First Season: City On The Edge of Forever - Thru a time portal after McCoy to a woman on histories turning point.

Second Season: Assignment Earth - In the past, the crew almost stops Gary Seven from preventing war.

Third Season: All Our Yesterdays - Thru a portal go, Kirk to a 'Salem', and Bones & Spock to ice an age.

-------------------------

I think that ColH is making the distinction as being the treatment, and not time travel in general, as being what he dislikes but let's strive onward.

I'm of a mind that the "alternate possible pasts" of later (than TOS) series were trying to deal with things in what they wished to be perceived as a more realistic treatment of the cause and effect relationship time travel suggests and the theory of many, if not infinite, threads in time.

Perhaps it will turn out that the current relationship that Earth has with the Vulcans will not be the actual one if it is effected by the Temporal Cold War story arc?

Reagrding this latest new episode of Enterprise...

I like the way they are portraying Vulcans and think it is in keeping with all of the series and movies. I think it is probably not good to use Spock examples since he is of mixed heritage, but there are other Vulcans to cite as less than paragons of emotional control. In TOS, Sarek had a human wife, not very logical. His arrogance when visiting the Enterprise as an ambassador certainly shows his emotional attempts of emotional detachment regarding his relationship with his half-human son (Spock).

I'll squeeze some examples from the movies in here because they deal primarily with the original cast. Kirsty Alley often showed frustration while trying to learn the ropes and her substitute in The Search for Spock might have been a tad less emotional. Spock's brother, anyone? There's a fine example of what happens when a Vulcan embraces his emotion to the point of abandoning reasoning and grasp of reality.

TNG replaced the Vulcan "concept" with Data, obviously to distance themselves from TOS, but had some episodes with Vulcans. Sarek arrogantly and stubbornly held a long standing alienation of his half-human son (Spock), which is emotional. The madness Sarek goes through in old age, is another example of the emotion/logic struggle that is part of the Vulcan "make up".

DSN seemed to be going even further to avoid any relationship with past episode's plots, and notably in how they avoided Vulcans as characters. The only time Vulcans were used, IIRC, was in the Baseball episode and that was in a holodeck. I can't recall if the Vulcans were a program or real but I believe the former. No real examples here, then.

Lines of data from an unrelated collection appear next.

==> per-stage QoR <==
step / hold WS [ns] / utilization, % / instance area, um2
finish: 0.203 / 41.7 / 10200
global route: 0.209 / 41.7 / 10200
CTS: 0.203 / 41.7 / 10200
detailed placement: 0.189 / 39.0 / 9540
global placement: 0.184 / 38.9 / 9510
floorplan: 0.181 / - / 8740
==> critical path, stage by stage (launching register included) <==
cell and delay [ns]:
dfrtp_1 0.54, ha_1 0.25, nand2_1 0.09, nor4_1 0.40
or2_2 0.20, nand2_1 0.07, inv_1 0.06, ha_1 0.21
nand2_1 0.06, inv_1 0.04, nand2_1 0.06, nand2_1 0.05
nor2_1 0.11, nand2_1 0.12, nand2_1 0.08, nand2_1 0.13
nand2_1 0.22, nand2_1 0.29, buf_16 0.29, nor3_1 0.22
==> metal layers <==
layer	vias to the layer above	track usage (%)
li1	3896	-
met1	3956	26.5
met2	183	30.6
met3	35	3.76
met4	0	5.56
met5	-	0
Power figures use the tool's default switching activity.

VOY has Tuvok, and while some will dismiss all of Voyager as the worst of all Trek, I'm not so quick to say so myself. Regardless, it had both good and bad things about it just like any of the series, IMO. For the purposes of this post, it is a wealth of Vulcan examples of the struggle with emotion. To my mind they are too numerous to recount but, I think anyone with a familiarity of Voyager will agree, it was sprinkled with Tuvok episodes and most of those dealt with his Vulcan problems with that struggle.

All in all I'd have to say that the real problem is that they may not have established, at any time in the history of Star Trek, that Vulcans are the epitome of logic. They have always asserted it in the scripted word but more often than not appearances of Vulcans usually deal with their tenuous grasp of their emotional control rather than their supreme ability to hold those emotions in check.
 

Ancalagon

Dusty Dragon
Greetings

On spock overcompensating:

Very plausible. Just look at how Worf was more klegon (especialy on the honor thing) than most klegon, despite having been raised by humans...

I think that DS9 started very slowly but got realy good. I guess it depends if you like politics or not.